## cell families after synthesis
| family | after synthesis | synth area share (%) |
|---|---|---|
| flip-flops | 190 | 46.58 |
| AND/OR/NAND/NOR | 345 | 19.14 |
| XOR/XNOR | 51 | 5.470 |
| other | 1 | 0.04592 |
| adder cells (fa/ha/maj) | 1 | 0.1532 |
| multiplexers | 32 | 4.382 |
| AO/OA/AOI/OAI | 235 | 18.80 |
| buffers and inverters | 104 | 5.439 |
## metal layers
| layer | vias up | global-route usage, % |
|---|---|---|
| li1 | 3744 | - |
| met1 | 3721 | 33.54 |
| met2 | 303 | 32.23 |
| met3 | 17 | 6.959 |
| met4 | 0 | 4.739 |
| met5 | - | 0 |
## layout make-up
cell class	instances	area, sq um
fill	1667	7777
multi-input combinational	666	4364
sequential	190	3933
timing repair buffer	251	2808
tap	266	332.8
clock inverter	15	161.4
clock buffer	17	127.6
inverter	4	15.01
[src/rtl/dff_pipe.sv]
// DEPTH-stage elastic register pipeline with valid/ready flow control and occupancy count.
// Optional flush path enabled by defining DFF_PIPE_FLUSH_EN (adds the FLUSH input).
module dff_pipe
   import cmos_cells_pkg::*;
#(
   parameter int WIDTH = 8,
   parameter int DEPTH = 4
) (
   input  logic                     C,
   input  logic                     RN,
   input  logic                     VI,
   input  logic [WIDTH-1:0]         D,
   output logic                     RI,
   output logic                     VO,
   output logic [WIDTH-1:0]         Q,
   input  logic                     RO,
`ifdef DFF_PIPE_FLUSH_EN
   input  logic                     FLUSH,
`endif
   output logic [occ_w(DEPTH)-1:0]  OCC
);

   localparam int OCC_W = occ_w(DEPTH);

   logic             flush;
   logic [DEPTH-1:0] v_all;
   logic [OCC_W-1:0] occ_c;

`ifdef DFF_PIPE_FLUSH_EN
   assign flush = FLUSH;
`else
   assign flush = 1'b0;
`endif

   // Flush forces every stage ready with no incoming valid: all valids clear, data holds.
   for (genvar k = 1; k <= DEPTH; k++) begin : g_stg
      logic             vp;
      logic [WIDTH-1:0] dp;
      logic             rdyn;
      logic             v;
      logic [WIDTH-1:0] dq;
      logic             rdy;

      if (k == 1) begin : g_head
         assign vp = VI & ~flush;
         assign dp = D;
      end else begin : g_link
         assign vp = g_stg[k-1].v & ~flush;
         assign dp = g_stg[k-1].dq;
      end

      if (k == DEPTH) begin : g_tail
         assign rdyn = RO | flush;
      end else begin : g_body
         assign rdyn = g_stg[k+1].rdy | flush;
      end

      dff_pipe_stage #(.WIDTH(WIDTH)) u_stage (
         .C    (C),
         .RN   (RN),
         .VP   (vp),
         .DP   (dp),
         .RDYN (rdyn),
         .V    (v),
         .DQ   (dq),
         .RDY  (rdy)
      );

      assign v_all[k-1] = v;
   end

   always_comb begin
      occ_c = '0;
      for (int k = 0; k < DEPTH; k++) occ_c = occ_c + OCC_W'(v_all[k]);
   end

   assign OCC = occ_c;
   assign RI  = g_stg[1].rdy & ~flush;
   assign VO  = g_stg[DEPTH].v;
   assign Q   = g_stg[DEPTH].dq;

endmodule
==> config.mk <==
export PLATFORM = sky130hd
export DESIGN_NAME = stall_ctrl
export DESIGN_NICKNAME = d
export VERILOG_FILES = /design/src/rtl/stall_ctrl_pkg.sv /design/src/rtl/stall_ctrl.sv
export SDC_FILE = /design/constraint.sdc
export NUM_CORES = 1
export LEC_CHECK = 0
export CAP_MARGIN = 0
export CORE_MARGIN = 4
export CORE_UTILIZATION = 50
export CTS_BUF_LIST = sky130_fd_sc_hd__clkbuf_4
export CTS_CLUSTER_DIAMETER = 60
export DETAILED_ROUTE_END_ITERATION = 7
export GPL_TIMING_DRIVEN = 1
export PLACE_DENSITY = 0.79
export SYNTH_ARGS = -nofsm -noshare
export SYNTH_HDL_FRONTEND = slang
export SYNTH_SLANG_ARGS = --single-unit
==> constraint.sdc <==
create_clock -name clk -period 2 [get_ports clk]
set_input_delay 0.3 -clock clk [delete_from_list [all_inputs] [get_ports clk]]
set_output_delay 0.3 -clock clk [all_outputs]
set_load 0.005 [all_outputs]
==> src/rtl/stall_ctrl_pkg.sv <==
// rtl/stall_ctrl_pkg.sv - state encodings and defaults for the pipeline stall sequencer
package stall_ctrl_pkg;

  typedef enum logic [2:0] {
    ST_HALT    = 3'd0,
    ST_RESUME  = 3'd1,
    ST_RUN     = 3'd2,
    ST_DC_WAIT = 3'd3,
    ST_IC_WAIT = 3'd4
  } state_e;

  localparam int unsigned TIMEOUT_DEFAULT = 1023;
  localparam logic [31:0] STALL_CYCLES_MAX = 32'hFFFF_FFFF;

endpackage

==> src/rtl/stall_ctrl.sv <==
// rtl/stall_ctrl.sv - pipeline stall sequencer with restart pulse, cache-wait watchdog and stall counter
module stall_ctrl
  import stall_ctrl_pkg::*;
#(
  parameter int unsigned TIMEOUT = TIMEOUT_DEFAULT
) (
  input  logic        clk,
  input  logic        rst_n,
  input  logic        dc_stall_req,
  input  logic        dc_stall_fin,
  input  logic        ic_stall_req,
  input  logic        ic_stall_fin,
  input  logic        cpu_run,
  input  logic        cpu_start,
  input  logic        cnt_clr,
  output logic        stall,
  output logic        stall_1shot,
  output logic        stall_dly,
  output logic        stall_dly2,
  output logic        rst_pipe,
  output logic [2:0]  stall_state,
  output logic        wdt_err,
  output logic [31:0] stall_cycles
);

  // The watchdog fires in the wait cycle whose count value is TIMEOUT-1,
  // i.e. after TIMEOUT cycles spent in the wait state.
  localparam logic [15:0] WDT_LAST = 16'(TIMEOUT - 1);

  state_e      state_q, state_d;
  logic        stall_dly_q, stall_dly_d;
  logic        stall_dly2_q, stall_dly2_d;
  logic        rst_pipe_q, rst_pipe_d;
  logic [15:0] wdt_cnt_q, wdt_cnt_d;
  logic        wdt_err_q, wdt_err_d;
  logic [31:0] stall_cycles_q, stall_cycles_d;
  logic        timeout;
  logic        in_wait;
  logic        stall_c;

  // Next-state logic; a cache completion beats a simultaneous watchdog timeout
  always_comb begin
    state_d = state_q;
    timeout = 1'b0;
    unique case (state_q)
      ST_HALT: begin
        if (cpu_start) state_d = ST_RESUME;
      end
      ST_RESUME: begin
        state_d = ST_RUN;
      end
      ST_RUN: begin
        if (dc_stall_req)      state_d = ST_DC_WAIT;
        else if (ic_stall_req) state_d = ST_IC_WAIT;
        else if (!cpu_run)     state_d = ST_HALT;
      end
      ST_DC_WAIT: begin
        if (dc_stall_fin) begin
          state_d = ST_RUN;
        end else if (wdt_cnt_q == WDT_LAST) begin
          timeout = 1'b1;
          state_d = ST_RESUME;
        end
      end
      ST_IC_WAIT: begin
        if (ic_stall_fin) begin
          state_d = ST_RUN;
        end else if (wdt_cnt_q == WDT_LAST) begin
          timeout = 1'b1;
          state_d = ST_RESUME;
        end
      end
      default: state_d = ST_HALT;
    endcase
  end

  // Mealy stall so a requester sees the freeze in its own request cycle
  always_comb begin
    stall_c = 1'b1;
    if (state_q == ST_RUN) stall_c = dc_stall_req | ic_stall_req | ~cpu_run;
  end

  // Delay chain, restart pulse, watchdog counter and sticky error
  always_comb begin
    in_wait      = (state_q == ST_DC_WAIT) || (state_q == ST_IC_WAIT);
    stall_dly_d  = stall_c;
    stall_dly2_d = stall_dly_q;
    rst_pipe_d   = (state_d == ST_RESUME);
    wdt_cnt_d    = in_wait ? wdt_cnt_q + 16'd1 : 16'd0;
    wdt_err_d    = wdt_err_q;
    if (timeout)      wdt_err_d = 1'b1;
    else if (cnt_clr) wdt_err_d = 1'b0;
  end

  // Saturating count of stalled cycles, halted cycles excluded
  always_comb begin
    stall_cycles_d = stall_cycles_q;
    if (cnt_clr) begin
      stall_cycles_d = 32'd0;
    end else if (stall_c && (state_q != ST_HALT) && (stall_cycles_q != STALL_CYCLES_MAX)) begin
      stall_cycles_d = stall_cycles_q + 32'd1;
    end
  end

  // State and registered outputs; reset abandons any cache wait
  always_ff @(posedge clk or negedge rst_n) begin
    if (!rst_n) begin
      state_q        <= ST_HALT;
      stall_dly_q    <= 1'b0;
      stall_dly2_q   <= 1'b0;
      rst_pipe_q     <= 1'b0;
      wdt_cnt_q      <= 16'd0;
      wdt_err_q      <= 1'b0;
      stall_cycles_q <= 32'd0;
    end else begin
      state_q        <= state_d;
      stall_dly_q    <= stall_dly_d;
      stall_dly2_q   <= stall_dly2_d;
      rst_pipe_q     <= rst_pipe_d;
      wdt_cnt_q      <= wdt_cnt_d;
      wdt_err_q      <= wdt_err_d;
      stall_cycles_q <= stall_cycles_d;
    end
  end

  assign stall        = stall_c;
  assign stall_1shot  = stall_c & ~stall_dly_q;
  assign stall_dly    = stall_dly_q;
  assign stall_dly2   = stall_dly2_q;
  assign rst_pipe     = rst_pipe_q;
  assign stall_state  = state_q;
  assign wdt_err      = wdt_err_q;
  assign stall_cycles = stall_cycles_q;

endmodule
==> summary.txt <==
Global routing
  • Tot GR Track Use: between 20% and 30%
  • Initial antenna violation count: 0
  • GRT overflow: 0
  • Largest net degree at the start of global routing: 56
  • Vias in the first global route: ~2.9k
  • First-pass GRT wire length: 13700 um

STA
  • Normalized max-slew margin: 53.9%
  • Finish-stage setup viols: 11
  • RSZ-0062 raised after global routing: yes
  • Final Hold Vio Count: 0
  • Tcrit/Tclk final: 106%
  • Worst slew pin tran: approximately 690 ps
  • Fin crit period: 2120 ps
  • Max Clk Rate: 472 MHz
  • Clock skew: 29.0 ps
  • Slew Viols, Final: 0
  • Post-route setup slack: -121 ps

Drt
  • Drt total wl: between 8000 and 9000 um
  • DRT antenna net count: 0
  • Avg WL per Cell: 17.0 um
  • Vias per Instance: 6.01
  • 1st-pass router iterations: 5
  • Initial DRC count: 274
  • DR DRC count: 0
  • Detailed-route via count: approximately 3.1k

Synthesis
  • Count of cell types in the netlist: between 40 and 50
  • Yosys top cell by area: dfrtp_1
  • Synth top area share: around 47%
  • Seq/Total Area, Yosys: 47.1%
  • Ys Warns: 0
  • Mean Syn Cell Area: 9.30 um^2
  • Syn Nets: 326
  • Share of flip-flops with an asynchronous set or reset: 100%
  • Area contributors post-synth: dfrtp_1 47%, nor2_1 4.5%, a21oi_1 4.1%, nand3_1 3.6%, xor2_1 3.3%
  • Yosys reg bits: 55
  • Gate Count Post-Synth: 314
  • Post-synth EDFFs: 0
  • Commonest cells in the netlist: 55 x dfrtp_1, 35 x nor2_1, 24 x a21oi_1, 21 x nand3_1, 17 x nand2_1
  • Most common cell in the netlist: dfrtp_1
  • Mapped Area: around 2900 um^2
  • Most used DFF post-synth: dfrtp_1

Setup path
  • CP max FO: 4
  • Worst reg2reg path startpoint: stall_cycles[1]
  • Crit end category: flip-flop
  • R2r endpoint: stall_cycles[13]
  • Critical path class: flip-flop to flip-flop
  • Register-to-Register Setup Slack: -120 ps
  • Crit path DAT: 2440 ps
  • Startpoint Class: flip-flop
  • Cells on worst reg2reg path: 8
  • CP Data Required Time: 2320 ps

Clock tree
  • Clk_lat worst skew: around 400 ps
  • CTS buffer count: 5
  • Clk buf depth: 2
  • Hold_buf cts: 0
  • Clk sinks: 55
  • H-tree levels: 2
  • Clock transition at path regs: 190 ps
  • CTS tree: done
  • Root Buffer: clkbuf_4

Finish
  • Fill cells: 340
  • Non-Filler Instances: 518
  • Reg area: about 1400 um^2
  • Share of layout cells above drive strength 1: a little under a third
  • Ant diodes: 0
  • Fin area: between 4000 and 5000 um^2
  • Area Growth Syn to Fin: 49.4%
  • Final nets: around 460
  • Multi-input logic area: between 1500 and 2000 um^2
  • Final Util: 78.3%

Floorplan
  • Die height: between 80 and 90 um
  • Area of the core: ~5600 um^2
  • Die area: 7130 um^2
  • # rows: 27
  • Starting Density: 52.4%
  • Die Span X: 84.4 um
  • Io pins: 50

Placement
  • Dpl cells: 491
  • Port Buffer Count: 49
  • Dpl cell area: ~4000 um^2
  • Pre-CTS setup slack: -454 ps
  • Routability congestion estimate: 0.835
  • Final HPWL DP: 5770 um

Power and ir drop
  • Comb pwr share: around a third
  • Cell-internal power: 1.83 mW
  • PD cells: 627 nW/um^2
  • Clock network power share: 19.6%
  • Sw frac: 32.9%
  • Share of power burned in registers: 45.2%
  • Leakage Power: 1.86 nW
  • Switching pwr: 0.901 mW
  • Maximum VDD drop: 0.556 mV

Run
  • Max-cap violation count: 0

Run status
  • Violated checks: setup timing
  • Outcome: finished, violations left

Hold path
  • Worst hold path type: primary input to asynchronous set/reset pin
+--
Your assignment → How many lines in the entries above hold the word "third"? Reply with the number by itself.

Answer area → 2